• **Task directions**:
Only the lines with "placement" in them need to be copied from the listing.

(Source material Opens)

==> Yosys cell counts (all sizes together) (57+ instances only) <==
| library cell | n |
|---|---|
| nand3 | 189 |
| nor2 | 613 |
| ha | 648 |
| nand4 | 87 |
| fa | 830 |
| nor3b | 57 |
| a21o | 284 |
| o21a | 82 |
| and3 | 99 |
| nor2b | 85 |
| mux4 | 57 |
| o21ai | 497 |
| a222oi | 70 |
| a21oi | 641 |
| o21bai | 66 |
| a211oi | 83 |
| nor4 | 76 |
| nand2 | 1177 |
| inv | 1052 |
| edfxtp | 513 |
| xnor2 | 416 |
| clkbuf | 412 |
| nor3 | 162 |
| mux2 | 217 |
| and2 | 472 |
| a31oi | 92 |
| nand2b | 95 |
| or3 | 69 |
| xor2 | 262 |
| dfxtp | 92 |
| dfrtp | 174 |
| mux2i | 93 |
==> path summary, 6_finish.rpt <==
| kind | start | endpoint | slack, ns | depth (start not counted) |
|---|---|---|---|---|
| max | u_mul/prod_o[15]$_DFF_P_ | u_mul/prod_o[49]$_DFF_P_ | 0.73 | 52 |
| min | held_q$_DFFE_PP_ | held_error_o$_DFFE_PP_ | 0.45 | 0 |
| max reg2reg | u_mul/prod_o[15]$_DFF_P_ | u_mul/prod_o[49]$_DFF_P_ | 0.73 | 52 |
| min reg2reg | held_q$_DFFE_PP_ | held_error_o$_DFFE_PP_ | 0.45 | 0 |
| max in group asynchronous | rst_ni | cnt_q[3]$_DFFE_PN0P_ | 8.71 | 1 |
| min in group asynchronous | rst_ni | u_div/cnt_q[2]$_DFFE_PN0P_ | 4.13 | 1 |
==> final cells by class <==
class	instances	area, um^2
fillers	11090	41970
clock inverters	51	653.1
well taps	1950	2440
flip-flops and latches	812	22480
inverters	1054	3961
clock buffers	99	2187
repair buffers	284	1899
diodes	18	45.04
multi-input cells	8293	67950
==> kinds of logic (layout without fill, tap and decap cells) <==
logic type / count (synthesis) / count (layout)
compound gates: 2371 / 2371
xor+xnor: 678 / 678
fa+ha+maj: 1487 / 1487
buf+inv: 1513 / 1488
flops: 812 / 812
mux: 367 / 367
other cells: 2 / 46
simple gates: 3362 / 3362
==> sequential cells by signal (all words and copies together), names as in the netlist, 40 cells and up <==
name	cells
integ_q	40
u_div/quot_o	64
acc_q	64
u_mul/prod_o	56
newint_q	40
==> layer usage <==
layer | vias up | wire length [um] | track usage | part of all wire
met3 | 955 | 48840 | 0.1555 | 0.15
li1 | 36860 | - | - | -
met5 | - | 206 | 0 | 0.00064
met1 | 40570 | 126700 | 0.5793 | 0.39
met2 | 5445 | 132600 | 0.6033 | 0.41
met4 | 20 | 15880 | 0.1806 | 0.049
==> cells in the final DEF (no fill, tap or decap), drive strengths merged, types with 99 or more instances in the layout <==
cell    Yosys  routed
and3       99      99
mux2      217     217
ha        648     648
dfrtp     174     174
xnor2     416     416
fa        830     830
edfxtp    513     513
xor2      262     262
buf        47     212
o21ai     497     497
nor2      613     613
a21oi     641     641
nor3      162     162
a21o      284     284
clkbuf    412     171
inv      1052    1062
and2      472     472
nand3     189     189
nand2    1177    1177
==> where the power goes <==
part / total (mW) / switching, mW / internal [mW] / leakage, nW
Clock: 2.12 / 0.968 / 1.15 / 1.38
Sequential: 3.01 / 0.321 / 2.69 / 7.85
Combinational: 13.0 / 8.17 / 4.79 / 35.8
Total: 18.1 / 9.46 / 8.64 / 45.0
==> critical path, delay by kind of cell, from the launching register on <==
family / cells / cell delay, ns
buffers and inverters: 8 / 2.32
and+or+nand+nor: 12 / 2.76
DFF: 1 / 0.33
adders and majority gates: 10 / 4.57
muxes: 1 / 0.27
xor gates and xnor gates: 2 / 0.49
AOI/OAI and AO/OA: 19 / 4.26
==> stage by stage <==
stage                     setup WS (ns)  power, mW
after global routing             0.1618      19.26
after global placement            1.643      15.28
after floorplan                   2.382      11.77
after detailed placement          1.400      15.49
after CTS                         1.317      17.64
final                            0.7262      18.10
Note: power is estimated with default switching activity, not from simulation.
**src/rpd_pkg.sv**
```systemverilog
// Shared types, constants and helpers for the polyline resampler.
// No dependencies.
`timescale 1ns / 1ps
`default_nettype none
package rpd_pkg;

  localparam int CRD_W = 32;   // coordinate field width
  localparam int REG_W = 31;   // configuration register width
  localparam int CNT_W = 7;    // point count per segment (up to 64)
  localparam int IDX_W = 2;    // configuration index width

  localparam logic [IDX_W-1:0] REG_STEP = 2'd0;
  localparam logic [IDX_W-1:0] REG_JUMP = 2'd1;
  localparam logic [IDX_W-1:0] REG_NODE = 2'd2;

  typedef enum logic [1:0] {
    CMD_CLR,
    CMD_ZERO,
    CMD_SEG
  } cmd_kind_t;

  // One job (clear, zero-length or segment) handed from the front to the back.
  typedef struct packed {
    cmd_kind_t                kind;
    logic signed [CRD_W-1:0]  px;
    logic signed [CRD_W-1:0]  py;
    logic [REG_W-1:0]         adx;
    logic [REG_W-1:0]         ady;
    logic                     negx;
    logic                     negy;
    logic [REG_W-1:0]         len;
    logic [REG_W-1:0]         stp;
    logic [CNT_W-1:0]         n;
  } cmd_t;

  // Clamp to the symmetric-ish signed range [-cmax-1, cmax].
  function automatic logic signed [CRD_W-1:0] sat_crd(
    input logic signed [47:0] v,
    input logic signed [47:0] cmax
  );
    logic signed [47:0] cmin;
    logic signed [47:0] r;
    cmin = -cmax - 48'sd1;
    if (v > cmax) r = cmax;
    else if (v < cmin) r = cmin;
    else r = v;
    return r[CRD_W-1:0];
  endfunction

endpackage
`default_nettype wire

```
**src/rpd_if.sv**
```systemverilog
// Channel interfaces: input points, result words and configuration writes.
// Depends on rpd_pkg.
`timescale 1ns / 1ps
`default_nettype none
interface rpd_in_if;
  logic                              valid;
  logic                              ready;
  logic signed [rpd_pkg::CRD_W-1:0]  point_x;
  logic signed [rpd_pkg::CRD_W-1:0]  point_y;
  logic                              start_of_path;
  modport source (output valid, point_x, point_y, start_of_path, input ready);
  modport sink (input valid, point_x, point_y, start_of_path, output ready);
endinterface

`default_nettype wire

```
**src/rpd_isqrt.sv**
```systemverilog
// Iterative integer square root, two radicand bits per cycle.
// No dependencies.
`timescale 1ns / 1ps
`default_nettype none
module rpd_isqrt (
  input  wire logic        clk,
  input  wire logic        rst_n,
  input  wire logic        start,
  input  wire logic [63:0] val,
  output logic             done,
  output logic [31:0]      root
);

  logic [63:0] v_r;
  logic [63:0] r_r;
  logic [4:0]  cnt_r;
  logic        run_r;
  logic        done_r;
  logic [63:0] bit_w;
  logic [63:0] trial;

  assign bit_w = 64'd1 << {cnt_r, 1'b0};
  assign trial = r_r + bit_w;

  always_ff @(posedge clk) begin
    if (!rst_n) begin
      run_r  <= 1'b0;
      done_r <= 1'b0;
    end else begin
      done_r <= 1'b0;
      if (start) begin
        v_r   <= val;
        r_r   <= '0;
        cnt_r <= 5'd31;
        run_r <= 1'b1;
      end else if (run_r) begin
        if (v_r >= trial) begin
          v_r <= v_r - trial;
          r_r <= (r_r >> 1) + bit_w;
        end else begin
          r_r <= r_r >> 1;
        end
        cnt_r <= cnt_r - 5'd1;
        if (cnt_r == 5'd0) begin
          run_r  <= 1'b0;
          done_r <= 1'b1;
        end
      end
    end
  end

  assign done = done_r;
  assign root = r_r[31:0];

endmodule
`default_nettype wire

```
**src/rpd_div.sv**
```systemverilog
// Restoring divider, one quotient bit per cycle.
// No dependencies.
`timescale 1ns / 1ps
`default_nettype none
module rpd_div #(
  parameter int NW = 31,
  parameter int DW = 31
) (
  input  wire logic          clk,
  input  wire logic          rst_n,
  input  wire logic          start,
  input  wire logic [NW-1:0] num,
  input  wire logic [DW-1:0] den,
  output logic               done,
  output logic [NW-1:0]      quo
);

  localparam int CW = $clog2(NW);

  logic [NW-1:0] q_r;
  logic [DW-1:0] rem_r;
  logic [DW-1:0] den_r;
  logic [CW-1:0] cnt_r;
  logic          run_r;
  logic          done_r;
  logic [DW:0]   trial;

  assign trial = {rem_r, q_r[NW-1]};

  always_ff @(posedge clk) begin
    if (!rst_n) begin
      run_r  <= 1'b0;
      done_r <= 1'b0;
    end else begin
      done_r <= 1'b0;
      if (start) begin
        q_r   <= num;
        rem_r <= '0;
        den_r <= den;
        cnt_r <= CW'(NW - 1);
        run_r <= 1'b1;
      end else if (run_r) begin
        if (trial >= {1'b0, den_r}) begin
          rem_r <= DW'(trial - {1'b0, den_r});
          q_r   <= {q_r[NW-2:0], 1'b1};
        end else begin
          rem_r <= trial[DW-1:0];
          q_r   <= {q_r[NW-2:0], 1'b0};
        end
        cnt_r <= cnt_r - CW'(1);
        if (cnt_r == '0) begin
          run_r  <= 1'b0;
          done_r <= 1'b1;
        end
      end
    end
  end

  assign done = done_r;
  assign quo  = q_r;

endmodule
`default_nettype wire

```
**src/rpd_front.sv**
```systemverilog
// Front end: takes points, checks for teleports, finds segment length and
// point count, and hands one job per segment (or a clear job at a path start)
// to the back. Uses rpd_pkg, rpd_if, rpd_isqrt, rpd_div.
`timescale 1ns / 1ps
`default_nettype none
module rpd_front #(
  parameter int MAX_POINTS_PER_SEGMENT = 64,
  parameter int COORD_WIDTH = 32
) (
  input  wire logic                        clk,
  input  wire logic                        rst_n,
  rpd_in_if.sink                           in_ch,
  input  wire logic [rpd_pkg::REG_W-1:0]   step_length,
  input  wire logic [rpd_pkg::REG_W-1:0]   jump_limit,
  output rpd_pkg::cmd_t                    cmd,
  output logic                             cmd_valid,
  input  wire logic                        cmd_ready
);

  localparam int CW_EFF = (COORD_WIDTH > 32) ? 32 : COORD_WIDTH;
  localparam logic signed [47:0] CMAX = (48'sd1 <<< (CW_EFF - 1)) - 48'sd1;
  localparam int RW = rpd_pkg::REG_W;
  localparam int NBW = rpd_pkg::CNT_W;

  typedef enum logic [2:0] {
    F_IDLE, F_SQX, F_SQY, F_CHK, F_ROOT, F_DIV, F_PUSH
  } fstate_t;

  fstate_t                         state_r;
  logic signed [rpd_pkg::CRD_W-1:0] prev_x_r, prev_y_r;
  logic                            have_prev_r;
  rpd_pkg::cmd_t                   cmd_r;
  logic [RW-1:0]                   ax_r, ay_r;
  logic [2*RW-1:0]                 sq_r;
  logic [2*RW:0]                   sum_r;

  logic signed [rpd_pkg::CRD_W-1:0] xs, ys;
  logic signed [32:0]              dxw, dyw;
  logic [32:0]                     axw, ayw;
  logic                            tele;
  logic [RW-1:0]                   mul_a;
  logic [2*RW-1:0]                 mul_p;
  logic                            sq_start, sq_done;
  logic [31:0]                     sq_root;
  logic                            dv_start, dv_done;
  logic [RW-1:0]                   dv_quo;
  logic [NBW-1:0]                  n_w;

  always_comb begin
    xs   = rpd_pkg::sat_crd(48'(in_ch.point_x), CMAX);
    ys   = rpd_pkg::sat_crd(48'(in_ch.point_y), CMAX);
    dxw  = 33'(xs) - 33'(prev_x_r);
    dyw  = 33'(ys) - 33'(prev_y_r);
    axw  = dxw[32] ? 33'(-dxw) : 33'(dxw);
    ayw  = dyw[32] ? 33'(-dyw) : 33'(dyw);
    tele = (axw > {2'b00, jump_limit}) || (ayw > {2'b00, jump_limit});
  end

  // one squarer shared by the x, y and limit squares
  always_comb begin
    case (state_r)
      F_SQX:   mul_a = ax_r;
      F_SQY:   mul_a = ay_r;
      default: mul_a = jump_limit;
    endcase
    mul_p = mul_a * mul_a;
  end

  assign sq_start = (state_r == F_CHK) && (sum_r <= {1'b0, mul_p}) && (sum_r != '0);
  assign dv_start = (state_r == F_ROOT) && sq_done;

  always_comb begin
    if (dv_quo == '0) n_w = NBW'(1);
    else if (dv_quo > RW'(MAX_POINTS_PER_SEGMENT)) n_w = NBW'(MAX_POINTS_PER_SEGMENT);
    else n_w = dv_quo[NBW-1:0];
  end

  rpd_isqrt u_isqrt (
    .clk   (clk),
    .rst_n (rst_n),
    .start (sq_start),
    .val   ({1'b0, sum_r}),
    .done  (sq_done),
    .root  (sq_root)
  );

  rpd_div #(.NW(RW), .DW(RW)) u_div (
    .clk   (clk),
    .rst_n (rst_n),
    .start (dv_start),
    .num   (sq_root[RW-1:0]),
    .den   (cmd_r.stp),
    .done  (dv_done),
    .quo   (dv_quo)
  );

  always_ff @(posedge clk) begin
    if (!rst_n) begin
      state_r     <= F_IDLE;
      have_prev_r <= 1'b0;
      prev_x_r    <= '0;
      prev_y_r    <= '0;
    end else begin
      case (state_r)
        F_IDLE: begin
          if (in_ch.valid) begin
            prev_x_r    <= xs;
            prev_y_r    <= ys;
            have_prev_r <= 1'b1;
            cmd_r.px    <= prev_x_r;
            cmd_r.py    <= prev_y_r;
            cmd_r.negx  <= dxw[32];
            cmd_r.negy  <= dyw[32];
            cmd_r.stp   <= (step_length == '0) ? RW'(1) : step_length;
            ax_r        <= axw[RW-1:0];
            ay_r        <= ayw[RW-1:0];
            cmd_r.adx   <= axw[RW-1:0];
            cmd_r.ady   <= ayw[RW-1:0];
            if (in_ch.start_of_path || !have_prev_r) begin
              cmd_r.kind <= rpd_pkg::CMD_CLR;
              state_r    <= F_PUSH;
            end else if (!tele) begin
              state_r <= F_SQX;
            end
          end
        end
        F_SQX: begin
          sq_r    <= mul_p;
          state_r <= F_SQY;
        end
        F_SQY: begin
          sum_r   <= {1'b0, sq_r} + {1'b0, mul_p};
          state_r <= F_CHK;
        end
        F_CHK: begin
          if (sum_r > {1'b0, mul_p}) begin
            state_r <= F_IDLE;             // teleport by distance
          end else if (sum_r == '0) begin
            cmd_r.kind <= rpd_pkg::CMD_ZERO;
            state_r    <= F_PUSH;
          end else begin
            state_r <= F_ROOT;
          end
        end
        F_ROOT: begin
          if (sq_done) begin
            cmd_r.len <= sq_root[RW-1:0];
            state_r   <= F_DIV;
          end
        end
        F_DIV: begin
          if (dv_done) begin
            cmd_r.n    <= n_w;
            cmd_r.kind <= rpd_pkg::CMD_SEG;
            state_r    <= F_PUSH;
          end
        end
        F_PUSH: begin
          if (cmd_ready) state_r <= F_IDLE;
        end
        default: state_r <= F_IDLE;
      endcase
    end
  end

  assign in_ch.ready = (state_r == F_IDLE);
  assign cmd_valid   = (state_r == F_PUSH);
  assign cmd         = cmd_r;

endmodule
`default_nettype wire

```
**src/flat_wrapper.sv**
```systemverilog
// flat-port wrapper written by rule: the top's interface ports become plain ports
module rpd_front_flat 
#(
  parameter int MAX_POINTS_PER_SEGMENT = 64,
  parameter int COORD_WIDTH = 32
)
  (clk, rst_n, step_length, jump_limit, cmd, cmd_valid, cmd_ready, in_ch_valid, in_ch_point_x, in_ch_point_y, in_ch_start_of_path, in_ch_ready);
  rpd_in_if in_ch_i ();
  input  wire logic clk;
  input  wire logic rst_n;
  input  wire logic [rpd_pkg::REG_W-1:0] step_length;
  input  wire logic [rpd_pkg::REG_W-1:0] jump_limit;
  output rpd_pkg::cmd_t cmd;
  output logic cmd_valid;
  input  wire logic cmd_ready;
  input wire logic [$bits(in_ch_i.valid)-1:0] in_ch_valid;
  input wire logic [$bits(in_ch_i.point_x)-1:0] in_ch_point_x;
  input wire logic [$bits(in_ch_i.point_y)-1:0] in_ch_point_y;
  input wire logic [$bits(in_ch_i.start_of_path)-1:0] in_ch_start_of_path;
  output wire logic [$bits(in_ch_i.ready)-1:0] in_ch_ready;
  assign in_ch_i.valid = in_ch_valid;
  assign in_ch_i.point_x = in_ch_point_x;
  assign in_ch_i.point_y = in_ch_point_y;
  assign in_ch_i.start_of_path = in_ch_start_of_path;
  assign in_ch_ready = in_ch_i.ready;
  rpd_front #(.MAX_POINTS_PER_SEGMENT(MAX_POINTS_PER_SEGMENT), .COORD_WIDTH(COORD_WIDTH)) u_core (.clk(clk), .rst_n(rst_n), .in_ch(in_ch_i), .step_length(step_length), .jump_limit(jump_limit), .cmd(cmd), .cmd_valid(cmd_valid), .cmd_ready(cmd_ready));
endmodule
```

(Source material Closes)

• **Result of this task**:
after global placement            1.643      15.28
after detailed placement          1.400      15.49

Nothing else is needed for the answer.